[src/rtl/segmentos_mux_n.sv]
// rtl/segmentos_mux_n.sv - time-multiplexed common-anode 7-segment scanner
module segmentos_mux_n #(
    parameter int NUM_DIGITS   = 4,
    parameter int REFRESH_DIV  = 50000,
    parameter int BLANK_CYCLES = 16,
    parameter int HEX_MODE     = 0
) (
    input  logic             clk,
    input  logic             rst_n,
    segmentos_mux_n_if.slave bus
);
    localparam int CW = $clog2(REFRESH_DIV);
    localparam int IW = (NUM_DIGITS > 1) ? $clog2(NUM_DIGITS) : 1;

    logic [CW-1:0]           cnt, cnt_next;
    logic [IW-1:0]           idx, idx_next;
    logic [4*NUM_DIGITS-1:0] shadow;
    logic                    first_slot;
    logic                    cnt_wrap, idx_last, upper_zero, dark;
    logic [3:0]              nib;
    logic [6:0]              seg_dec;
    logic [NUM_DIGITS-1:0]   an_next;

    function automatic logic [6:0] decode(input logic [3:0] v);
        case (v)
            4'h0: decode = 7'h40;
            4'h1: decode = 7'h79;
            4'h2: decode = 7'h24;
            4'h3: decode = 7'h30;
            4'h4: decode = 7'h19;
            4'h5: decode = 7'h12;
            4'h6: decode = 7'h02;
            4'h7: decode = 7'h78;
            4'h8: decode = 7'h00;
            4'h9: decode = 7'h18;
            4'hA: decode = (HEX_MODE != 0) ? 7'h08 : 7'h7E;
            4'hB: decode = (HEX_MODE != 0) ? 7'h03 : 7'h7E;
            4'hC: decode = (HEX_MODE != 0) ? 7'h46 : 7'h7E;
            4'hD: decode = (HEX_MODE != 0) ? 7'h21 : 7'h7E;
            4'hE: decode = (HEX_MODE != 0) ? 7'h06 : 7'h7E;
            default: decode = (HEX_MODE != 0) ? 7'h0E : 7'h7E;
        endcase
    endfunction

    always_comb begin
        cnt_wrap = (cnt == CW'(REFRESH_DIV - 1));
        cnt_next = cnt_wrap ? '0 : cnt + 1'b1;
        idx_last = (idx == IW'(NUM_DIGITS - 1));
        idx_next = idx;
        if (cnt_wrap) idx_next = idx_last ? '0 : idx + 1'b1;

        nib = shadow[{idx_next, 2'b00} +: 4];
        seg_dec = decode(nib);

        // Suppress only when this digit and every more-significant digit is zero.
        upper_zero = 1'b1;
        for (int i = 0; i < NUM_DIGITS; i++) begin
            if (i >= int'(idx_next) && shadow[i*4 +: 4] != 4'd0) upper_zero = 1'b0;
        end
        dark = bus.blank_in[idx_next] | (bus.lz_en & (idx_next != '0) & upper_zero);

        an_next = '1;
        if (cnt_next >= CW'(BLANK_CYCLES)) an_next[idx_next] = 1'b0;
    end

    always_ff @(posedge clk) begin
        if (!rst_n) begin
            cnt            <= '0;
            idx            <= '0;
            shadow         <= '0;
            first_slot     <= 1'b1;
            bus.seg_out    <= 7'h7F;
            bus.dp_out     <= 1'b1;
            bus.an_out     <= '1;
            bus.frame_done <= 1'b0;
        end else begin
            cnt            <= cnt_next;
            idx            <= idx_next;
            first_slot     <= 1'b0;
            bus.an_out     <= an_next;
            bus.frame_done <= cnt_wrap & idx_last;
            if (bus.load) shadow <= bus.digits_in;
            // The slot after reset starts at cnt=0 already, so it latches on its first live edge.
            if (cnt_wrap || first_slot) begin
                bus.seg_out <= dark ? 7'h7F : seg_dec;
                bus.dp_out  <= dark ? 1'b1 : ~bus.dp_in[idx_next];
            end
        end
    end
endmodule
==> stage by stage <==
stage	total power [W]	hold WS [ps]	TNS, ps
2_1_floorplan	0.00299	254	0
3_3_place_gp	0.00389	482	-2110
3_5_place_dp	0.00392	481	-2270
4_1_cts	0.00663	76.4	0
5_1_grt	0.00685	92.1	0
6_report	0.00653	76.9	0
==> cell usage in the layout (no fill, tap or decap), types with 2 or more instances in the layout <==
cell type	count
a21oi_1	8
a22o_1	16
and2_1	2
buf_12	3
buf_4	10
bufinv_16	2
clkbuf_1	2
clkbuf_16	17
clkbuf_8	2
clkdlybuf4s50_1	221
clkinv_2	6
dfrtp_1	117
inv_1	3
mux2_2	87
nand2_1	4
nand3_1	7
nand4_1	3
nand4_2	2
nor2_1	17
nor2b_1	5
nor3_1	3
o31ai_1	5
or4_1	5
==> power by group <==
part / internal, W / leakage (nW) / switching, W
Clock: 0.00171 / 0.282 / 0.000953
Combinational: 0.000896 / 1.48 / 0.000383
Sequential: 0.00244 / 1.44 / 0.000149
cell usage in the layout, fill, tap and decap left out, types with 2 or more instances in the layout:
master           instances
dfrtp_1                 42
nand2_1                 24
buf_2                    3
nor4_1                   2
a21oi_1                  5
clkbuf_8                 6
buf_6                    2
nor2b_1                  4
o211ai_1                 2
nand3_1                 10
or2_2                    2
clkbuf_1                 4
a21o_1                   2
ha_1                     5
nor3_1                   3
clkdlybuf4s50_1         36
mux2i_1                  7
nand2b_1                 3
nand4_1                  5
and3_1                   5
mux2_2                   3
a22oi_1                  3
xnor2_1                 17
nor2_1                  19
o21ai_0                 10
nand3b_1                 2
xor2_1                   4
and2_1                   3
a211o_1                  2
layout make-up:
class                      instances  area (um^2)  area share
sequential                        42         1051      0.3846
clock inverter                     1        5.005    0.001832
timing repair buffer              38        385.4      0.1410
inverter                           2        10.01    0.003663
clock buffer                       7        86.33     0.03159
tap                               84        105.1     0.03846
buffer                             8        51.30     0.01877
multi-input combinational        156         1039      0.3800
`src/rtl/axi_lite_read_master_if.sv`:
```
// Bus bundle for the AXI-Lite read initiator: user command, AR/R channels, response
// port and status. The master modport is the initiator's view.
interface axi_lite_read_master_if #(
    parameter int ADDR_WIDTH = 4,
    parameter int DATA_WIDTH = 32
);
    logic                  cmd_valid;
    logic                  cmd_ready;
    logic [ADDR_WIDTH-1:0] cmd_addr;
    logic [ADDR_WIDTH-1:0] cmd_len;
    logic [ADDR_WIDTH-1:0] axi_araddr;
    logic                  axi_arvalid;
    logic                  axi_arready;
    logic [DATA_WIDTH-1:0] axi_rdata;
    logic                  axi_rvalid;
    logic                  axi_rready;
    logic [DATA_WIDTH-1:0] rsp_data;
    logic [ADDR_WIDTH-1:0] rsp_addr;
    logic                  rsp_last;
    logic                  rsp_valid;
    logic                  rsp_ready;
    logic                  busy;
    logic                  timeout_err;

    modport master (
        input  cmd_valid, cmd_addr, cmd_len,
        output cmd_ready,
        output axi_araddr, axi_arvalid,
        input  axi_arready,
        input  axi_rdata, axi_rvalid,
        output axi_rready,
        output rsp_data, rsp_addr, rsp_last, rsp_valid,
        input  rsp_ready,
        output busy, timeout_err
    );

    modport slave (
        output cmd_valid, cmd_addr, cmd_len,
        input  cmd_ready,
        input  axi_araddr, axi_arvalid,
        output axi_arready,
        output axi_rdata, axi_rvalid,
        input  axi_rready,
        input  rsp_data, rsp_addr, rsp_last, rsp_valid,
        output rsp_ready,
        input  busy, timeout_err
    );
endinterface

```
`src/rtl/axi_lite_read_master.sv`:
```
// AXI-Lite read initiator: expands (addr, len) into single-beat reads of consecutive
// addresses, one outstanding at a time, with a per-phase timeout on AR and R.
module axi_lite_read_master #(
    parameter int ADDR_WIDTH     = 4,
    parameter int DATA_WIDTH     = 32,
    parameter int ADDR_STRIDE    = 1,
    parameter int TIMEOUT_CYCLES = 255
) (
    input logic                    axi_aclk,
    input logic                    axi_areset,
    axi_lite_read_master_if.master bus
);
    localparam int TW = (TIMEOUT_CYCLES < 2) ? 1 : $clog2(TIMEOUT_CYCLES + 1);

    typedef enum logic [1:0] {S_IDLE, S_AR, S_R, S_RSP} state_e;

    state_e                state_q, state_d;
    logic [ADDR_WIDTH-1:0] addr_q, addr_d;
    logic [ADDR_WIDTH-1:0] rem_q, rem_d;
    logic [ADDR_WIDTH-1:0] rsp_addr_q, rsp_addr_d;
    logic [DATA_WIDTH-1:0] rsp_data_q, rsp_data_d;
    logic                  rsp_last_q, rsp_last_d;
    logic                  terr_q, terr_d;
    logic [TW-1:0]         tmr_q, tmr_d;
    logic                  expire;

    // Expiry means this is the TIMEOUT_CYCLES-th consecutive cycle without a handshake.
    assign expire = (TIMEOUT_CYCLES != 0) && (tmr_q == TW'(TIMEOUT_CYCLES - 1));

    always_ff @(posedge axi_aclk or posedge axi_areset) begin
        if (axi_areset) begin
            state_q    <= S_IDLE;
            addr_q     <= '0;
            rem_q      <= '0;
            rsp_addr_q <= '0;
            rsp_data_q <= '0;
            rsp_last_q <= 1'b0;
            terr_q     <= 1'b0;
            tmr_q      <= '0;
        end else begin
            state_q    <= state_d;
            addr_q     <= addr_d;
            rem_q      <= rem_d;
            rsp_addr_q <= rsp_addr_d;
            rsp_data_q <= rsp_data_d;
            rsp_last_q <= rsp_last_d;
            terr_q     <= terr_d;
            tmr_q      <= tmr_d;
        end
    end

    always_comb begin
        state_d    = state_q;
        addr_d     = addr_q;
        rem_d      = rem_q;
        rsp_addr_d = rsp_addr_q;
        rsp_data_d = rsp_data_q;
        rsp_last_d = rsp_last_q;
        terr_d     = 1'b0;
        tmr_d      = tmr_q;
        unique case (state_q)
            S_IDLE: begin
                if (bus.cmd_valid) begin
                    addr_d  = bus.cmd_addr;
                    rem_d   = bus.cmd_len;
                    tmr_d   = '0;
                    state_d = S_AR;
                end
            end
            S_AR: begin
                // Handshake is checked first so it wins over a same-cycle expiry.
                if (bus.axi_arready) begin
                    tmr_d   = '0;
                    state_d = S_R;
                end else if (expire) begin
                    terr_d  = 1'b1;
                    state_d = S_IDLE;
                end else begin
                    tmr_d = tmr_q + 1'b1;
                end
            end
            S_R: begin
                if (bus.axi_rvalid) begin
                    rsp_data_d = bus.axi_rdata;
                    rsp_addr_d = addr_q;
                    rsp_last_d = (rem_q == '0);
                    state_d    = S_RSP;
                end else if (expire) begin
                    terr_d  = 1'b1;
                    state_d = S_IDLE;
                end else begin
                    tmr_d = tmr_q + 1'b1;
                end
            end
            S_RSP: begin
                if (bus.rsp_ready) begin
                    if (rsp_last_q) begin
                        state_d = S_IDLE;
                    end else begin
                        addr_d  = addr_q + ADDR_WIDTH'(ADDR_STRIDE);
                        rem_d   = rem_q - 1'b1;
                        tmr_d   = '0;
                        state_d = S_AR;
                    end
                end
            end
            default: state_d = S_IDLE;
        endcase
    end

    // Handshake outputs decode straight from the state register, so they never
    // depend combinationally on the partner's ready/valid.
    assign bus.cmd_ready   = (state_q == S_IDLE) && !axi_areset;
    assign bus.axi_arvalid = (state_q == S_AR);
    assign bus.axi_rready  = (state_q == S_R);
    assign bus.rsp_valid   = (state_q == S_RSP);
    assign bus.busy        = (state_q != S_IDLE);
    assign bus.axi_araddr  = addr_q;
    assign bus.rsp_data    = rsp_data_q;
    assign bus.rsp_addr    = rsp_addr_q;
    assign bus.rsp_last    = rsp_last_q;
    assign bus.timeout_err = terr_q;
endmodule

```
`src/flat_wrapper.sv`:
```
// flat-port wrapper written by rule: the top's interface ports become plain ports
module axi_lite_read_master_flat 
#(
    parameter int ADDR_WIDTH     = 4,
    parameter int DATA_WIDTH     = 32,
    parameter int ADDR_STRIDE    = 1,
    parameter int TIMEOUT_CYCLES = 255
)
  (axi_aclk, axi_areset, bus_cmd_valid, bus_cmd_addr, bus_cmd_len, bus_cmd_ready, bus_axi_araddr, bus_axi_arvalid, bus_axi_arready, bus_axi_rdata, bus_axi_rvalid, bus_axi_rready, bus_rsp_data, bus_rsp_addr, bus_rsp_last, bus_rsp_valid, bus_rsp_ready, bus_busy, bus_timeout_err);
  axi_lite_read_master_if #(.ADDR_WIDTH(ADDR_WIDTH), .DATA_WIDTH(DATA_WIDTH)) bus_i ();
  input logic axi_aclk;
  input logic axi_areset;
  input wire logic [$bits(bus_i.cmd_valid)-1:0] bus_cmd_valid;
  input wire logic [$bits(bus_i.cmd_addr)-1:0] bus_cmd_addr;
  input wire logic [$bits(bus_i.cmd_len)-1:0] bus_cmd_len;
  output wire logic [$bits(bus_i.cmd_ready)-1:0] bus_cmd_ready;
  output wire logic [$bits(bus_i.axi_araddr)-1:0] bus_axi_araddr;
  output wire logic [$bits(bus_i.axi_arvalid)-1:0] bus_axi_arvalid;
  input wire logic [$bits(bus_i.axi_arready)-1:0] bus_axi_arready;
  input wire logic [$bits(bus_i.axi_rdata)-1:0] bus_axi_rdata;
  input wire logic [$bits(bus_i.axi_rvalid)-1:0] bus_axi_rvalid;
  output wire logic [$bits(bus_i.axi_rready)-1:0] bus_axi_rready;
  output wire logic [$bits(bus_i.rsp_data)-1:0] bus_rsp_data;
  output wire logic [$bits(bus_i.rsp_addr)-1:0] bus_rsp_addr;
  output wire logic [$bits(bus_i.rsp_last)-1:0] bus_rsp_last;
  output wire logic [$bits(bus_i.rsp_valid)-1:0] bus_rsp_valid;
  input wire logic [$bits(bus_i.rsp_ready)-1:0] bus_rsp_ready;
  output wire logic [$bits(bus_i.busy)-1:0] bus_busy;
  output wire logic [$bits(bus_i.timeout_err)-1:0] bus_timeout_err;
  assign bus_i.cmd_valid = bus_cmd_valid;
  assign bus_i.cmd_addr = bus_cmd_addr;
  assign bus_i.cmd_len = bus_cmd_len;
  assign bus_cmd_ready = bus_i.cmd_ready;
  assign bus_axi_araddr = bus_i.axi_araddr;
  assign bus_axi_arvalid = bus_i.axi_arvalid;
  assign bus_i.axi_arready = bus_axi_arready;
  assign bus_i.axi_rdata = bus_axi_rdata;
  assign bus_i.axi_rvalid = bus_axi_rvalid;
  assign bus_axi_rready = bus_i.axi_rready;
  assign bus_rsp_data = bus_i.rsp_data;
  assign bus_rsp_addr = bus_i.rsp_addr;
  assign bus_rsp_last = bus_i.rsp_last;
  assign bus_rsp_valid = bus_i.rsp_valid;
  assign bus_i.rsp_ready = bus_rsp_ready;
  assign bus_busy = bus_i.busy;
  assign bus_timeout_err = bus_i.timeout_err;
  axi_lite_read_master #(.ADDR_WIDTH(ADDR_WIDTH), .DATA_WIDTH(DATA_WIDTH), .ADDR_STRIDE(ADDR_STRIDE), .TIMEOUT_CYCLES(TIMEOUT_CYCLES)) u_core (.axi_aclk(axi_aclk), .axi_areset(axi_areset), .bus(bus_i));
endmodule
```
File: config.mk
export PLATFORM = sky130hd
export DESIGN_NAME = change_dispenser
export DESIGN_NICKNAME = d
export VERILOG_FILES = /design/src/rtl/change_dispenser_pkg.sv /design/src/rtl/change_dispenser_coin_select.sv /design/src/rtl/change_dispenser.sv
export SDC_FILE = /design/constraint.sdc
export NUM_CORES = 1
export LEC_CHECK = 0
export BUFFER_PORTS_ARGS = -buffer_cell sky130_fd_sc_hd__clkbuf_2
export CAP_MARGIN = 20
export CORE_MARGIN = 4
export CORE_UTILIZATION = 35
export CTS_BUF_LIST = sky130_fd_sc_hd__clkbuf_8
export CTS_CLUSTER_DIAMETER = 60
export DETAILED_ROUTE_END_ITERATION = 8
export RECOVER_POWER = 25
export SLEW_MARGIN = 20
export SYNTH_ARGS = -nofsm -noshare
export SYNTH_HDL_FRONTEND = slang
export SYNTH_SLANG_ARGS = --single-unit
export TNS_END_PERCENT = 1
File: constraint.sdc
create_clock -name sys_clk -period 3.7 [get_ports sys_clk]
set_clock_uncertainty 0.15 [all_clocks]
set_input_delay 0.925 -clock sys_clk [delete_from_list [all_inputs] [get_ports sys_clk]]
set_output_delay 0.925 -clock sys_clk [all_outputs]
set_load 0.02 [all_outputs]
File: src/rtl/change_dispenser_pkg.sv
// change_dispenser_pkg
// Definitions shared by the change dispenser and its coin selector. The
// denomination values match the insertion-side money decode of the vending
// controller, so a coin ejected here is the same value as one accepted there.
// No ports (package).
package change_dispenser_pkg;

  // Coin denominations in money units.
  localparam logic [7:0] DENOM_FIFTY  = 8'd50;
  localparam logic [7:0] DENOM_TWENTY = 8'd20;
  localparam logic [7:0] DENOM_TEN    = 8'd10;
  localparam logic [7:0] DENOM_FIVE   = 8'd5;
  localparam logic [7:0] DENOM_ONE    = 8'd1;

  // Bit positions of each denomination in the one-hot coin vector.
  localparam int NUM_COINS   = 5;
  localparam int COIN_FIFTY  = 4;
  localparam int COIN_TWENTY = 3;
  localparam int COIN_TEN    = 2;
  localparam int COIN_FIVE   = 1;
  localparam int COIN_ONE    = 0;

  // Dispenser FSM encodings.
  typedef enum logic [1:0] {
    ST_IDLE  = 2'b00,
    ST_ISSUE = 2'b01,
    ST_GAP   = 2'b10,
    ST_DONE  = 2'b11
  } disp_state_t;

endpackage

File: src/rtl/change_dispenser_coin_select.sv
// change_dispenser_coin_select
// Combinational greedy selector: picks the largest denomination that does not
// exceed the remaining amount, checked 50, 20, 10, 5, 1.
// Ports:
//   remain      in  8  amount still to dispense
//   coin_onehot out 5  one-hot denomination (all zero when remain is 0)
//   coin_value  out 8  value of the selected denomination (0 when remain is 0)
module change_dispenser_coin_select
  import change_dispenser_pkg::*;
(
  input  logic [7:0]           remain,
  output logic [NUM_COINS-1:0] coin_onehot,
  output logic [7:0]           coin_value
);

  always_comb begin
    coin_onehot = '0;
    coin_value  = '0;
    if (remain >= DENOM_FIFTY) begin
      coin_onehot[COIN_FIFTY] = 1'b1;
      coin_value              = DENOM_FIFTY;
    end else if (remain >= DENOM_TWENTY) begin
      coin_onehot[COIN_TWENTY] = 1'b1;
      coin_value               = DENOM_TWENTY;
    end else if (remain >= DENOM_TEN) begin
      coin_onehot[COIN_TEN] = 1'b1;
      coin_value            = DENOM_TEN;
    end else if (remain >= DENOM_FIVE) begin
      coin_onehot[COIN_FIVE] = 1'b1;
      coin_value             = DENOM_FIVE;
    end else if (remain >= DENOM_ONE) begin
      coin_onehot[COIN_ONE] = 1'b1;
      coin_value            = DENOM_ONE;
    end
  end

endmodule

File: src/rtl/change_dispenser.sv
// change_dispenser
// Turns a change amount into a train of one-cycle coin-ejector pulses using
// greedy decomposition, with GAP_CYCLES idle cycles after each coin.
//
// state | meaning
// IDLE  | waiting for start
// ISSUE | selecting next coin; pulse appears the following cycle
// GAP   | spacing between coins, gap counter runs down to 1
// DONE  | one-cycle completion (done high), then back to IDLE
//
// Ports:
//   sys_clk, sys_rst_n   clock, async active-low reset
//   start, change_money  request and amount (latched in IDLE)
//   abort                stop dispensing (ISSUE/GAP only)
//   out_money_*          one-cycle coin pulses
//   remain_money         amount not yet dispensed
//   coin_count           coins issued since last accepted start
//   busy, done           activity flag, completion pulse
module change_dispenser #(
  parameter int GAP_CYCLES = 4
) (
  input  logic       sys_clk,
  input  logic       sys_rst_n,
  input  logic       start,
  input  logic [7:0] change_money,
  input  logic       abort,
  output logic       out_money_fifty,
  output logic       out_money_twenty,
  output logic       out_money_ten,
  output logic       out_money_five,
  output logic       out_money_one,
  output logic [7:0] remain_money,
  output logic [3:0] coin_count,
  output logic       busy,
  output logic       done
);

  import change_dispenser_pkg::*;

  localparam logic [3:0] GAP_LOAD = 4'(GAP_CYCLES);

  disp_state_t          state, state_nxt;
  logic [7:0]           remain_nxt;
  logic [3:0]           count_nxt;
  logic [3:0]           gap_cnt, gap_nxt;
  logic [NUM_COINS-1:0] coin_q, coin_nxt;
  logic                 busy_nxt, done_nxt;

  logic [NUM_COINS-1:0] sel_onehot;
  logic [7:0]           sel_value;

  change_dispenser_coin_select u_coin_select (
    .remain      (remain_money),
    .coin_onehot (sel_onehot),
    .coin_value  (sel_value)
  );

  always_ff @(posedge sys_clk or negedge sys_rst_n) begin
    if (!sys_rst_n) begin
      state        <= ST_IDLE;
      remain_money <= '0;
      coin_count   <= '0;
      gap_cnt      <= '0;
      coin_q       <= '0;
      busy         <= 1'b0;
      done         <= 1'b0;
    end else begin
      state        <= state_nxt;
      remain_money <= remain_nxt;
      coin_count   <= count_nxt;
      gap_cnt      <= gap_nxt;
      coin_q       <= coin_nxt;
      busy         <= busy_nxt;
      done         <= done_nxt;
    end
  end

  always_comb begin
    state_nxt  = state;
    remain_nxt = remain_money;
    count_nxt  = coin_count;
    gap_nxt    = gap_cnt;
    coin_nxt   = '0;
    done_nxt   = 1'b0;
    unique case (state)
      ST_IDLE: begin
        if (start) begin
          remain_nxt = change_money;
          count_nxt  = '0;
          if (change_money != 8'd0) begin
            state_nxt = ST_ISSUE;
          end else begin
            state_nxt = ST_DONE;
            done_nxt  = 1'b1;
          end
        end
      end
      ST_ISSUE: begin
        if (abort) begin
          state_nxt = ST_IDLE;
        end else begin
          coin_nxt   = sel_onehot;
          remain_nxt = remain_money - sel_value;
          count_nxt  = coin_count + 4'd1;
          // done is registered alongside the last coin so both land in the
          // same cycle.
          if (remain_nxt == 8'd0) begin
            state_nxt = ST_DONE;
            done_nxt  = 1'b1;
          end else begin
            state_nxt = ST_GAP;
            gap_nxt   = GAP_LOAD;
          end
        end
      end
      ST_GAP: begin
        if (abort) begin
          state_nxt = ST_IDLE;
        end else begin
          if (gap_cnt <= 4'd1) begin
            state_nxt = ST_ISSUE;
          end
          if (gap_cnt != 4'd0) begin
            gap_nxt = gap_cnt - 4'd1;
          end
        end
      end
      ST_DONE: begin
        state_nxt = ST_IDLE;
      end
      default: begin
        state_nxt = ST_IDLE;
      end
    endcase
    busy_nxt = (state_nxt != ST_IDLE);
  end

  assign out_money_fifty  = coin_q[COIN_FIFTY];
  assign out_money_twenty = coin_q[COIN_TWENTY];
  assign out_money_ten    = coin_q[COIN_TEN];
  assign out_money_five   = coin_q[COIN_FIVE];
  assign out_money_one    = coin_q[COIN_ONE];

endmodule
===== src/rtl/counter_ctrl.sv =====
// Run/pause/step/clear sequencer owning the
// counter register and wrap/done pulses.
module counter_ctrl
  import counter_ctrl_pkg::*;
#(
  parameter int WIDTH    = 4,
  parameter int TICK_DIV = 1000,
  parameter bit WRAP_EN  = 1'b1
) (
  input  logic             clk,
  input  logic             rst,
  input  logic             btn_mode,
  input  logic             btn_step,
  input  logic             btn_clr,
  input  logic             up_dn,
  output logic [WIDTH-1:0] count,
  output logic [1:0]       state,
  output logic             wrap,
  output logic             done
);

  localparam logic [31:0] MAXV =
    32'((64'd1 << WIDTH) - 64'd1);

  logic [1:0] nxt_state;
  logic       tick;
  logic       upd;
  logic       is_run;
  logic       is_idle;
  step_t      res;

  assign is_run  = (state == ST_RUN);
  assign is_idle = (state == ST_STOP) ||
                   (state == ST_PAUSE);

  tick_prescaler #(
    .TICK_DIV(TICK_DIV)
  ) u_pre (
    .clk (clk),
    .rst (rst),
    .en  (is_run),
    .clr (btn_clr || !is_run && !is_idle
          || state == ST_STOP),
    .tick(tick)
  );

  // State register.
  always_ff @(posedge clk) begin
    if (rst) begin
      state <= ST_STOP;
    end else begin
      state <= nxt_state;
    end
  end

  // Next state: clear beats mode beats
  // a saturating overrun in RUN.
  always_comb begin
    nxt_state = state;
    if (btn_clr) begin
      nxt_state = ST_STOP;
    end else begin
      unique case (state)
        ST_STOP: begin
          if (btn_mode) nxt_state = ST_RUN;
        end
        ST_RUN: begin
          if (btn_mode)
            nxt_state = ST_PAUSE;
          else if (tick && res.done)
            nxt_state = ST_STOP;
        end
        ST_PAUSE: begin
          if (btn_mode) nxt_state = ST_RUN;
        end
        default: nxt_state = ST_STOP;
      endcase
    end
  end

  // Count update request; a tick or step
  // coinciding with mode/clear is dropped.
  always_comb begin
    upd = 1'b0;
    res = next_count(32'(count), MAXV,
                     up_dn, WRAP_EN);
    if (!btn_clr && !btn_mode) begin
      unique case (1'b1)
        is_run:  upd = tick;
        is_idle: upd = btn_step;
        default: upd = 1'b0;
      endcase
    end
  end

  // Count and one-cycle flag registers.
  always_ff @(posedge clk) begin
    if (rst || btn_clr) begin
      count <= '0;
      wrap  <= 1'b0;
      done  <= 1'b0;
    end else if (upd) begin
      count <= res.val[WIDTH-1:0];
      wrap  <= res.wrap;
      done  <= res.done;
    end else begin
      wrap  <= 1'b0;
      done  <= 1'b0;
    end
  end

endmodule
$ cat src/rtl/summation_pkg.sv
// Shared constants for the parameterised summation engine.
// FSM encodings and term-mode selectors.
package summation_pkg;

  localparam logic [1:0] IDLE  = 2'd0;
  localparam logic [1:0] LOOP  = 2'd1;
  localparam logic [1:0] DONE  = 2'd2;
  localparam logic [1:0] SPARE = 2'd3;

  localparam logic MODE_LIN = 1'b0;
  localparam logic MODE_SQR = 1'b1;

endpackage

$ cat src/rtl/summation_term.sv
// Term generator plus saturating accumulate step.
// Purely combinational; sat flags any result above WIDTH bits.
module summation_term
  import summation_pkg::*;
#(
  parameter int WIDTH = 16,
  parameter int NW    = 8
) (
  input  logic [NW-1:0]    i,
  input  logic             mode,
  input  logic [WIDTH-1:0] acc,
  output logic [WIDTH-1:0] next_acc,
  output logic             sat
);

  localparam int PW = 2 * NW;
  localparam int XW = ((PW > WIDTH) ? PW : WIDTH) + 1;

  logic [PW-1:0] ie;
  logic [PW-1:0] sq;
  logic [PW-1:0] term;
  logic [XW-1:0] tot;
  logic [XW-1:0] lim;

  // Build the term and add it with headroom so any overflow is visible
  always_comb begin
    ie   = PW'(i);
    sq   = ie * ie;
    term = ie;
    unique case (mode)
      MODE_LIN: term = ie;
      MODE_SQR: term = sq;
    endcase
    tot      = XW'(acc) + XW'(term);
    lim      = XW'({WIDTH{1'b1}});
    sat      = (tot > lim);
    next_acc = sat ? {WIDTH{1'b1}} : tot[WIDTH-1:0];
  end

endmodule
`config.mk`:
```
export PLATFORM = sky130hd
export DESIGN_NAME = fila_amostras_mc
export DESIGN_NICKNAME = d
export VERILOG_FILES = /design/src/rtl/fila_amostras_mc.sv
export SDC_FILE = /design/constraint.sdc
export NUM_CORES = 1
export LEC_CHECK = 0
export CAP_MARGIN = 20
export CORE_MARGIN = 3
export CORE_UTILIZATION = 35
export CTS_CLUSTER_DIAMETER = 100
export CTS_CLUSTER_SIZE = 20
export DETAILED_ROUTE_END_ITERATION = 8
export GPL_ROUTABILITY_DRIVEN = 0
export PLACE_DENSITY = 0.65
export SLEW_MARGIN = 25
export SYNTH_ARGS = -nofsm -noshare
export SYNTH_HDL_FRONTEND = slang
export SYNTH_SLANG_ARGS = --single-unit
```
`constraint.sdc`:
```
create_clock -name clk -period 6.55 [get_ports clk]
set_clock_uncertainty 0.15 [all_clocks]
set_input_delay 1.31 -clock clk [delete_from_list [all_inputs] [get_ports clk]]
set_output_delay 1.31 -clock clk [all_outputs]
set_load 0.005 [all_outputs]
```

**Action item:** Output, please, only the lines running from the start of the entries through the line that contains "idx_last, upper_zero, dark;", including both of those lines.

**Output for this task:**
[src/rtl/segmentos_mux_n.sv]
// rtl/segmentos_mux_n.sv - time-multiplexed common-anode 7-segment scanner
module segmentos_mux_n #(
    parameter int NUM_DIGITS   = 4,
    parameter int REFRESH_DIV  = 50000,
    parameter int BLANK_CYCLES = 16,
    parameter int HEX_MODE     = 0
) (
    input  logic             clk,
    input  logic             rst_n,
    segmentos_mux_n_if.slave bus
);
    localparam int CW = $clog2(REFRESH_DIV);
    localparam int IW = (NUM_DIGITS > 1) ? $clog2(NUM_DIGITS) : 1;

    logic [CW-1:0]           cnt, cnt_next;
    logic [IW-1:0]           idx, idx_next;
    logic [4*NUM_DIGITS-1:0] shadow;
    logic                    first_slot;
    logic                    cnt_wrap, idx_last, upper_zero, dark;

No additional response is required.